1,1,2-trichloroethane

Administrative data

Description of key information

Key values were obtained from a chronic oral NCI study with mice  (1978) and the sub-chronic inhalation study with rats (UNEP 2000).

Key value for chemical safety assessment

Repeated dose toxicity: via oral route - systemic effects

Endpoint conclusion

Dose descriptor:

NOAEL

300 mg/kg bw/day

Study duration:

subchronic

Species:

mouse

Repeated dose toxicity: inhalation - systemic effects

Endpoint conclusion

Dose descriptor:

NOAEC

83 mg/m³

Study duration:

chronic

Species:

rat

Additional information

A 14-day study by gavage in CD-1 mice was performed for selecting doses to be used in a 90-day drinking water study in the same mouse species. Doses selected were 20, 200 and 2000 mg/L for the 90-day drinking water study. In the 90-day drinking water study, effects were observed in mouse liver (White et al., 1985). The NOAEL in females was 3.9 mg/kg/day (20 mg/L), based on the reduction of cytochrome P-450 levels and aniline hydroxylase activity. In males, the NOAEL was 4.4 mg/kg/day (20 mg/L), based on reduction of liver glutathione. Histopathological examination was not conducted in this study, limiting the interpretation of the study results. As part of carcinogenicity studies on mouse and rat, chronic effects on bodyweight gain, mortality and clinical signs were examined following administration of substance by gavage (NCI, 1978). NOAEL was derived at 300 mg/kg bw/d in mouse. No NOAEL was derived in the rat study as clinical signs, such as hunched appearance, rough fur, urine stains on the abdominal area, dyspnea and squinted eyes, were observed at the lowest dose tested, i.e. 35 mg/kg bw/d. The latter study was not retained for the key value because only aspecific changes were observed.
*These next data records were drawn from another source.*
`src/rtl/capTimerPkg.sv`:
```
package capTimerPkg;

  typedef enum logic [1:0] {
    PSC_DIV1 = 2'b00,
    PSC_DIVA = 2'b01,
    PSC_DIVB = 2'b10,
    PSC_HOLD = 2'b11
  } pscE;

  typedef enum logic [1:0] {
    EDGE_FALL = 2'b00,
    EDGE_RISE = 2'b01,
    EDGE_NONE = 2'b10,
    EDGE_BOTH = 2'b11
  } edgeSelE;

  // strobes from control to datapath
  typedef struct packed {
    logic tick;
    logic loadCap0;
    logic loadCap1;
    logic clrOvf;
  } strobesT;

endpackage

```
`src/rtl/capInputFilter.sv`:
```
module capInputFilter (
  input  logic clk,
  input  logic rstN,
  input  logic sampleEn,
  input  logic rawIn,
  output logic rise,
  output logic fall
);

  logic syncA, syncB, prevQ, filtQ;
  logic accept;

  always_ff @(posedge clk or negedge rstN) begin
    if (!rstN) begin
      syncA <= 1'b0;
      syncB <= 1'b0;
    end else begin
      syncA <= rawIn;
      syncB <= syncA;
    end
  end

  assign accept = sampleEn && (syncB == prevQ) && (syncB != filtQ);
  assign rise   = accept && syncB;
  assign fall   = accept && !syncB;

  always_ff @(posedge clk or negedge rstN) begin
    if (!rstN) begin
      prevQ <= 1'b0;
      filtQ <= 1'b0;
    end else if (sampleEn) begin
      prevQ <= syncB;
      if (accept) filtQ <= syncB;
    end
  end

  AST_FILTER_HOLD: assert property (@(posedge clk) disable iff (!rstN)
    !sampleEn |=> $stable(filtQ));

  AST_EDGE_EXCLUSIVE: assert property (@(posedge clk) disable iff (!rstN)
    (rise || fall) |=> !(rise || fall));

endmodule

```
`src/rtl/capTimerCtrl.sv`:
```
module capTimerCtrl
  import capTimerPkg::*;
#(
  parameter int DIV_LOG_A = 2,
  parameter int DIV_LOG_B = 4,
  parameter int NUM_IN    = 2
) (
  input  logic              clk,
  input  logic              rstN,
  input  logic              wrEn,
  input  logic              wrAddr,
  input  logic [7:0]        wrData,
  input  logic [NUM_IN-1:0] capIn,
  output strobesT           strobes
);

  localparam int SEL_BASE = 4;

  pscE         pscQ;
  edgeSelE     edgeSelQ [NUM_IN];
  logic [DIV_LOG_B-1:0] divCnt;
  logic        tick;
  logic [NUM_IN-1:0] riseS, fallS, hit;
  logic        unusedCfgBits;

  assign unusedCfgBits = ^wrData[3:2];

  always_ff @(posedge clk or negedge rstN) begin
    if (!rstN) begin
      pscQ <= PSC_DIV1;
      for (int i = 0; i < NUM_IN; i++) edgeSelQ[i] <= EDGE_FALL;
    end else if (wrEn && !wrAddr) begin
      pscQ <= pscE'(wrData[1:0]);
      for (int i = 0; i < NUM_IN; i++)
        edgeSelQ[i] <= edgeSelE'(wrData[SEL_BASE + 2*i +: 2]);
    end
  end

  always_ff @(posedge clk or negedge rstN) begin
    if (!rstN) divCnt <= '0;
    else       divCnt <= divCnt + 1'b1;
  end

  always_comb begin
    unique case (pscQ)
      PSC_DIV1: tick = 1'b1;
      PSC_DIVA: tick = &divCnt[DIV_LOG_A-1:0];
      PSC_DIVB: tick = &divCnt;
      default:  tick = 1'b0;
    endcase
  end

  for (genvar i = 0; i < NUM_IN; i++) begin : gIn
    capInputFilter u_filt (
      .clk      (clk),
      .rstN     (rstN),
      .sampleEn (tick),
      .rawIn    (capIn[i]),
      .rise     (riseS[i]),
      .fall     (fallS[i])
    );
    assign hit[i] = (edgeSelQ[i] == EDGE_BOTH) ? (riseS[i] | fallS[i]) :
                    (edgeSelQ[i] == EDGE_RISE) ? riseS[i] :
                    (edgeSelQ[i] == EDGE_FALL) ? fallS[i] : 1'b0;
  end

  // crossed routing: input 0 -> register 1, input 1 -> register 0
  always_comb begin
    strobes.tick     = tick;
    strobes.loadCap1 = hit[0];
    strobes.loadCap0 = hit[1];
    strobes.clrOvf   = wrEn && wrAddr;
  end

  AST_HOLD_NO_CAPTURE: assert property (@(posedge clk) disable iff (!rstN)
    (pscQ == PSC_HOLD) |-> !(strobes.loadCap0 || strobes.loadCap1));

endmodule

```
`src/rtl/capTimerData.sv`:
```
module capTimerData
  import capTimerPkg::*;
#(
  parameter int CNT_W = 16
) (
  input  logic             clk,
  input  logic             rstN,
  input  strobesT          strobes,
  output logic [CNT_W-1:0] countQ,
  output logic [CNT_W-1:0] cap0Q,
  output logic [CNT_W-1:0] cap1Q,
  output logic             irq0Q,
  output logic             irq1Q,
  output logic             ovfQ
);

  localparam logic [CNT_W-1:0] CNT_MAX = '1;

  always_ff @(posedge clk or negedge rstN) begin
    if (!rstN) countQ <= '0;
    else if (strobes.tick) countQ <= countQ + 1'b1;
  end

  always_ff @(posedge clk or negedge rstN) begin
    if (!rstN) begin
      cap0Q <= '0;
      cap1Q <= '0;
      irq0Q <= 1'b0;
      irq1Q <= 1'b0;
    end else begin
      irq0Q <= strobes.loadCap0;
      irq1Q <= strobes.loadCap1;
      if (strobes.loadCap0) cap0Q <= countQ;
      if (strobes.loadCap1) cap1Q <= countQ;
    end
  end

  always_ff @(posedge clk or negedge rstN) begin
    if (!rstN) ovfQ <= 1'b0;
    else if (strobes.tick && countQ == CNT_MAX) ovfQ <= 1'b1;
    else if (strobes.clrOvf) ovfQ <= 1'b0;
  end

  AST_COUNT_STEP: assert property (@(posedge clk) disable iff (!rstN)
    strobes.tick |=> countQ == $past(countQ) + 1'b1);

  AST_COUNT_HOLD: assert property (@(posedge clk) disable iff (!rstN)
    !strobes.tick |=> $stable(countQ));

  AST_CAP1_VALUE: assert property (@(posedge clk) disable iff (!rstN)
    $rose(irq1Q) |-> cap1Q == $past(countQ));

  AST_CAP0_VALUE: assert property (@(posedge clk) disable iff (!rstN)
    $rose(irq0Q) |-> cap0Q == $past(countQ));

  AST_IRQ_PULSE: assert property (@(posedge clk) disable iff (!rstN)
    (irq0Q || irq1Q) |=> !(irq0Q && $past(irq0Q)) && !(irq1Q && $past(irq1Q)));

  AST_OVF_STICKY: assert property (@(posedge clk) disable iff (!rstN)
    (ovfQ && !strobes.clrOvf) |=> ovfQ);

endmodule

```
`src/rtl/capTimer.sv`:
```
module capTimer
  import capTimerPkg::*;
#(
  parameter int CNT_W     = 16,
  parameter int DIV_LOG_A = 2,
  parameter int DIV_LOG_B = 4
) (
  input  logic             clk,
  input  logic             rstN,
  input  logic             wrEn,
  input  logic             wrAddr,
  input  logic [7:0]       wrData,
  input  logic [1:0]       capIn,
  output logic [CNT_W-1:0] count,
  output logic [CNT_W-1:0] capture0,
  output logic [CNT_W-1:0] capture1,
  output logic             irq0,
  output logic             irq1,
  output logic             ovfFlag
);

  strobesT strobes;

  capTimerCtrl #(
    .DIV_LOG_A (DIV_LOG_A),
    .DIV_LOG_B (DIV_LOG_B),
    .NUM_IN    (2)
  ) u_ctrl (
    .clk     (clk),
    .rstN    (rstN),
    .wrEn    (wrEn),
    .wrAddr  (wrAddr),
    .wrData  (wrData),
    .capIn   (capIn),
    .strobes (strobes)
  );

  capTimerData #(
    .CNT_W (CNT_W)
  ) u_data (
    .clk     (clk),
    .rstN    (rstN),
    .strobes (strobes),
    .countQ  (count),
    .cap0Q   (capture0),
    .cap1Q   (capture1),
    .irq0Q   (irq0),
    .irq1Q   (irq1),
    .ovfQ    (ovfFlag)
  );

endmodule

```
`config.mk`:
```
export PLATFORM = sky130hd
export DESIGN_NAME = capTimer
export DESIGN_NICKNAME = d
export VERILOG_FILES = /design/src/rtl/capTimerPkg.sv /design/src/rtl/capInputFilter.sv /design/src/rtl/capTimerCtrl.sv /design/src/rtl/capTimerData.sv /design/src/rtl/capTimer.sv
export SDC_FILE = /design/constraint.sdc
export NUM_CORES = 1
export LEC_CHECK = 0
export ABC_CLOCK_PERIOD_IN_PS = 1500
export BUFFER_PORTS_ARGS = -buffer_cell sky130_fd_sc_hd__buf_2
export CAP_MARGIN = 20
export CELL_PAD_IN_SITES_DETAIL_PLACEMENT = 1
export CELL_PAD_IN_SITES_GLOBAL_PLACEMENT = 1
export CORE_MARGIN = 2
export CORE_UTILIZATION = 39
export CTS_BUF_LIST = sky130_fd_sc_hd__clkbuf_8 sky130_fd_sc_hd__clkbuf_16
export DETAILED_ROUTE_END_ITERATION = 12
export HOLD_SLACK_MARGIN = 0.06
export PLACE_DENSITY_LB_ADDON = 0.1
export SLEW_MARGIN = 20
export SYNTH_ARGS = -nofsm -noshare
export SYNTH_HDL_FRONTEND = slang
export SYNTH_SLANG_ARGS = --single-unit
```
`constraint.sdc`:
```
create_clock -name clk -period 1.5 [get_ports clk]
set_input_delay 0.225 -clock clk [delete_from_list [all_inputs] [get_ports clk]]
set_output_delay 0.225 -clock clk [all_outputs]
set_load 0.01 [all_outputs]
```
* After elaboration in Yosys (flattened, before gate mapping) *
Index checks and enable logic that the tools add are counted.

operators by class
  add/subtract/negate cells = 2
  eq/ne operators = 11
  muxes and demuxes = 9
  bitwise operators = 2
  reduce and logical (&&, ||, !) cells = 22

operator list
  kind                   count
  $add 16x1->16 const B  1
  $eq 16x16->1 const B   1
  $logic_and 1x1->1      11
  $mux 1                 8
  $eq 2x1->1 const B     3
  $eq 2x2->1 const B     3
  $logic_not 2->1        3
  $reduce_and 2->1       3
  $add 4x1->4 const B    1
  $reduce_and 4->1       1
  $logic_not 1->1        3
  $pmux 1 s3             1
  $eq 1x1->1             2
  $ne 1x1->1             2
  $or 1x1->1             2
  $reduce_bool 2->1      1

storage, ports and cells
  register bits = 69
  input bits = 14
  output and inout bits = 51
  word-level logic and storage cells = 64

* Longest topological paths before layout *
  depth after elaboration = 8
  gate-level depth with buffers = 6
  gate-level depth less buffers = 5

* By module *
Synthesis repeated with hierarchy kept, for this count alone.

unflattened totals
  cells, all modules = 189
  area, all modules = 2822.7 µm²

modules (own cells, without submodules)
  module          instances  cells each  area an instance (µm²)  sequential area each (µm²)
  capTimerData    1          133         2048.2                  1276.2
  capTimerCtrl    1          32          474.2                   250.2
  capInputFilter  2          12          150.1                   100.1

* Worst setup path before layout *
Ideal clock, no wire load.

  path kind = register to register
  start point = reg u_ctrl.divCnt[0]
  end point = reg u_data.cap0Q[10]
  setup time = 0.125 ns
  arrival time = 1.509 ns
  data required time = 1.375 ns
  slack = -0.134 ns
  cell stages (with the launch flop) = 7
  path buffers = 1
  clock period less this slack = 1.634 ns
  cells stage by stage = dfrtp_1 > ha_1 > nor2b_1 > o21ai_2 > o21ai_2 > buf_6 > mux2_2

on the way
  cells in the longest elaborated chain, start to end = 8
  elaborated cells between the ends (all ways) = 11
  classes of those cells = 4 x mux; 1 x bitwise; 6 x reduce/logical

ends and longest elaborated chain
  element                                               line                                    source
  start: declaration                                    capTimerCtrl.sv:21                      logic [DIV_LOG_B-1:0] divCnt;
  start signal: assignment                              capTimerCtrl.sv:41                      else divCnt <= divCnt + 1'b1;
  $reduce_and 4->1 or $reduce_and 2->1 (tied branches)  capTimerCtrl.sv:48, capTimerCtrl.sv:47
  $pmux 1 s3 *                                          capTimerCtrl.sv:45                      unique case (pscQ)
  $logic_and 1x1->1 * (2 in a row)                      capInputFilter.sv:23                    assign accept = sampleEn && (syncB == prevQ) && (syncB != filtQ);
  $logic_and 1x1->1                                     capInputFilter.sv:25                    assign fall = accept && !syncB;
  $mux 1                                                capTimerCtrl.sv:64                      (edgeSelQ[i] == EDGE_FALL) ? fallS[i] : 1'b0;
  $mux 1                                                capTimerCtrl.sv:63                      (edgeSelQ[i] == EDGE_RISE) ? riseS[i] :
  $mux 1 *                                              capTimerCtrl.sv:62                      assign hit[i] = (edgeSelQ[i] == EDGE_BOTH) ? (riseS[i] | fallS[i]) :
  end signal: assignment                                capTimerData.sv:33                      if (strobes.loadCap0) cap0Q <= countQ;
  end: declaration                                      capTimerData.sv:10                      output logic [CNT_W-1:0] cap0Q,

Every way passes the cells marked *; elsewhere a longest branch is shown, timed or not.
A chain may end at the register's enable or synchronous reset.

* Worst setup path after layout *
  start point = reg u_ctrl.edgeSelQ[2] in the netlist's numbering
  end point = reg u_data.cap1Q[0]

on the way
  cells in the longest elaborated chain, start to end = 4
  elaborated cells between the ends (all ways) = 6
  classes of those cells = 2 x eq/ne; 3 x mux; 1 x reduce/logical

ends and longest elaborated chain
  element                           line                source
  start: declaration                capTimerCtrl.sv:20  edgeSelE edgeSelQ [NUM_IN];
  start signal: indexed assignment  capTimerCtrl.sv:35  edgeSelQ[i] <= edgeSelE'(wrData[SEL_BASE + 2*i +: 2]);
  $logic_not 2->1                   capTimerCtrl.sv:64
  $mux 1                            capTimerCtrl.sv:64
  $mux 1                            capTimerCtrl.sv:63
  $mux 1 *                          capTimerCtrl.sv:62
  end signal: assignment            capTimerData.sv:34  if (strobes.loadCap1) cap1Q <= countQ;
  end: declaration                  capTimerData.sv:11  output logic [CNT_W-1:0] cap1Q,

Marks and branches as above.

==> impl_results.md <==
* Ant diodes at 0
* Register share of total power at 46.6%
* Starting Density at 40.5%
* Initial antenna violation count at 0
* Vias at 1,884
* Drt wl/cell at 15.6 um
* Library cells used by synthesis at 25
* Complex-gate fraction of the synthesized area at 2.14%
* Most frequent cells in the layout: dfrtp_1, buf_2, mux2_2, buf_4, xnor2_1
* XOR/XNOR Fraction of Synth Area at 6.05%
* Switching part of the total at 29.2%
* Failing checks: negative setup slack
* # setup viols final at 41
* DP Wirelength at 3.87 mm
* Chip Height at 88.0 um
* Data arrival time of the critical path at 1.90 ns
* Ports at 65
* Worst hold path endpoint: u_ctrl.pscQ[0]$_DFFE_PN0P_
* Synth Area in Adders at 0.910%
* Most common cell after layout, fill and taps aside: dfrtp_1
* Register area at 1730 um^2
* R2r setup slk at -0.17 ns
* Total Power at 0.00503 W
* First-pass GRT wire length at 9.82 mm
* Depth of the worst hold-timing path at 2
* Main combinational cell family by area after synthesis: multiplexers
* Post-Route WL at 6.09 mm
* Largest net degree at the start of global routing at 70
* Vias/cell at 4.83
* Largest cells by area after synthesis: dfrtp_1, mux2_2, xnor2_1
* Mapped Cells at 188
* Tot GR Track Use at 17.1%
* Grt total ovfl at 0
* Synth area leader: dfrtp_1
* Max-slew headroom at 74.4%
* Fin crit period at 1.67 ns
* Worst hold start: wrData[0]
* Total Neg Setup Slack at -4.02 ns
* Register-to-Register Path Depth at 5
* TritonRoute pass-1 iters at 3
* Top-area cell type share of the netlist area at 62.8%
* Combinational share of power at 27.3%
* TritonCTS Sinks at 69
* CTS tree: yes
* Critical Path End Type: register
* Worst EP required at 1.73 ns
* H-Tree Depth at 3
* Clock root buffer: clkbuf_8
* Worst min-delay path class: input pin to register
* Row cnt at 30
* Post-synthesis mux area share at 16.8%
* Vias in the first global route at 1,920
* Clk Latency, worst-skew pair at 0.34 ns
* Die Width at 88.0 um
* Final setup margin at -0.169 ns
* Internal power at 0.00356 W
* Final GP Congestion at 0.682
* Cell Area, Synth at 2750 um^2
* P_sw at 0.00147 W
* Post-synthesis simple-gate area fraction at 9.42%
* Crit Path Category: register to register
* Outcome: complete, but fails checks
* CTS Buf Count at 9
* Synth-to-Final Area Change at 40.1%
* Pwr dens at 1310 nW/um^2
* RSZ-0062 raised after global routing: true
* Max cap viols at 0
* Total Nets Final at 305
* Startpoint types: register
* Fin. Hold Viols at 0
* Multi-input logic area at 1130 um^2
* Clk network pwr share at 26.1%
* Worst r2r dst: u_data.cap1Q[0]$_DFFE_PN0P_
* Yosys warns at 0
* Clock Skew at 0.00702 ns
* CORE AREA at 6790 um^2
* Max Buffers Root-to-Sink at 2
* Synth Net Count at 204
* Initial DRC count at 52
* Routed Antenna Nets at 0
* Launch point of the worst reg-to-reg path: u_ctrl.edgeSelQ[2]$_DFFE_PN0P_
* Worst-path clk slew at 0.07 ns
* Register bit total from synthesis at 69
* Peak supply drop at 631 uV
* Share of layout cells above drive strength 1 at 56.8%
* Lkg Pwr at 2.03 nW
* Die area at 7740 um^2
* Crit-path max FO at 7
* Sequential area share after synthesis at 62.8%
* # fillers at 689
* Tcrit/Tclk final at 111%
* Drt drc at 0
* Buffers added on ports at 62
* Worst-margin pin slew at 0.383 ns
* Final slew viol count at 0
* Fmax achieved at 0.599 GHz
* Syn_area_per_cell at 14.6 um^2
* Post-Route Utilization at 56.7%
==> Yosys cell counts <==
library cell / number
dfrtp_1: 69
mux2_2: 41
xnor2_1: 15
nand3_1: 8
nand2_1: 7
nand4_1: 6
and3_1: 4
xor2_1: 4
inv_1: 3
nand2b_1: 3
o21ai_2: 3
a21o_1: 2
a22o_1: 2
and4_1: 2
and4b_1: 2
buf_2: 2
buf_6: 2
clkbuf_1: 2
ha_1: 2
nor2_1: 2
nor2b_1: 2
nor4b_2: 2
and2_1: 1
nand4b_1: 1
or3b_2: 1
==> how the worst max path moves through the flow <==
stage	startpoint	endpoint
2_1_floorplan	u_ctrl.divCnt[0]$_DFF_PN0_	u_data.cap0Q[10]$_DFFE_PN0P_
3_3_place_gp	u_ctrl.divCnt[1]$_DFF_PN0_	u_data.cap1Q[14]$_DFFE_PN0P_
3_5_place_dp	u_ctrl.divCnt[1]$_DFF_PN0_	u_data.cap1Q[7]$_DFFE_PN0P_
4_1_cts	u_ctrl.edgeSelQ[2]$_DFFE_PN0P_	u_data.cap1Q[13]$_DFFE_PN0P_
5_1_grt	u_ctrl.edgeSelQ[2]$_DFFE_PN0P_	u_data.cap1Q[5]$_DFFE_PN0P_
6_report	u_ctrl.edgeSelQ[2]$_DFFE_PN0P_	u_data.cap1Q[0]$_DFFE_PN0P_
==> timing repair <==
| action | 4_1_cts | 5_1_grt |
|---|---|---|
| setup buffers | 4 | 2 |
| pin swaps | 14 | 12 |
| gates cloned | 3 | 0 |
| gates resized for setup | 18 | 22 |
| endpoints found under the setup margin | 41 | 53 |
| hold buffers | 3 | 0 |
| endpoints found under the hold margin | 71 | 0 |
==> power groups by stage <==
stage | Sequential (W) | Combinational [W] | Clock [W]
CTS | 0.00236 | 0.00136 | 0.00136
detailed placement | 0.00239 | 0.00126 | 0
finish | 0.00235 | 0.00137 | 0.00131
floorplan | 0.00252 | 0.000503 | 0
global route | 0.00240 | 0.00150 | 0.00143
global placement | 0.00237 | 0.00123 | 0
==> stage by stage <==
stage               std cells  setup slack (ns)  hold slack (ns)  area (um^2)
finish                    390            -0.169            0.111         3850
global route              390            -0.233            0.111         3850
CTS                       388            -0.175           0.0948         3730
global placement          363            -0.138            0.282         3410
detailed placement        363            -0.196            0.277         3410
floorplan                 188            -0.103          -0.0706         2770
==> layout make-up <==
type | count | share of cell area (%)
repair buffers | 96 | 17.9
inverters | 3 | 0.292
flip-flops and latches | 69 | 44.8
clock inverters | 5 | 0.520
well taps | 96 | 3.12
multi-input cells | 110 | 29.4
clock buffers | 11 | 3.93
==> flip-flops by register name, indices dropped and copies added, names as in the netlist, 2 cells and up <==
name                     cells
u_ctrl.gIn.u_filt.filtQ      2
u_ctrl.gIn.u_filt.syncA      2
u_ctrl.gIn.u_filt.syncB      2
u_ctrl.pscQ                  2
u_data.countQ               16
u_data.cap1Q                16
u_data.cap0Q                16
u_ctrl.divCnt                4
u_ctrl.gIn.u_filt.prevQ      2
u_ctrl.edgeSelQ              4
==> routing by layer <==
metal / track usage (%) / vias to the layer above / wire length [um]
met5: 0 / - / 0
met1: 22.2 / 969 / 2630
met4: 9.37 / 0 / 144
li1: - / 866 / -
met2: 26.8 / 38 / 3100
met3: 3.77 / 11 / 214
==> kinds of logic after synthesis <==
kind of cell,count (synthesis)
compound gates,7
simple gates,41
mux,41
fa+ha+maj,2
buf+inv,9
flops,69
xor+xnor,19
==> worst max-delay path: stages (launching register included) <==
cell	delay [ns]
dfrtp_1	0.40
buf_6	0.13
and4b_1	0.20
o21ai_4	0.33
buf_12	0.17
mux2_2	0.33
No activity file was read; power rests on OpenSTA's default activity.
Only summaries (UNEP review document, 2000) were available for repeated inhalation exposure studies.

Repeated inhalation exposure (7 hours/day, 5 days/week) to 83 mg of 1,1,2-trichloroethane/m3 air for 6 months did not lead to substance-related histopathological, hematological and biochemical changes in the rat, guinea pig and rabbit. Body weight gain, organ weights and mortality remained unaffected. Therefore, NAOEL was considered to be 83 mg/m3, equivalent to roughly 11.1 mg/kg/day in the rat, 7.43 mg/kg/day in the guinea pig, and 24.9 mg/kg/day in the rabbit.

No relevant dermal exposure toxicology studies were available in literature.

Repeated dose toxicity: via oral route - systemic effects (target organ) digestive: liver

Justification for classification or non-classification

Considering organ-specific toxicity, no studies were identified which convincingly confirmed a need for classification.

No classification was also deemed necessary by European authorities regarding repeated oral or inhalation exposure.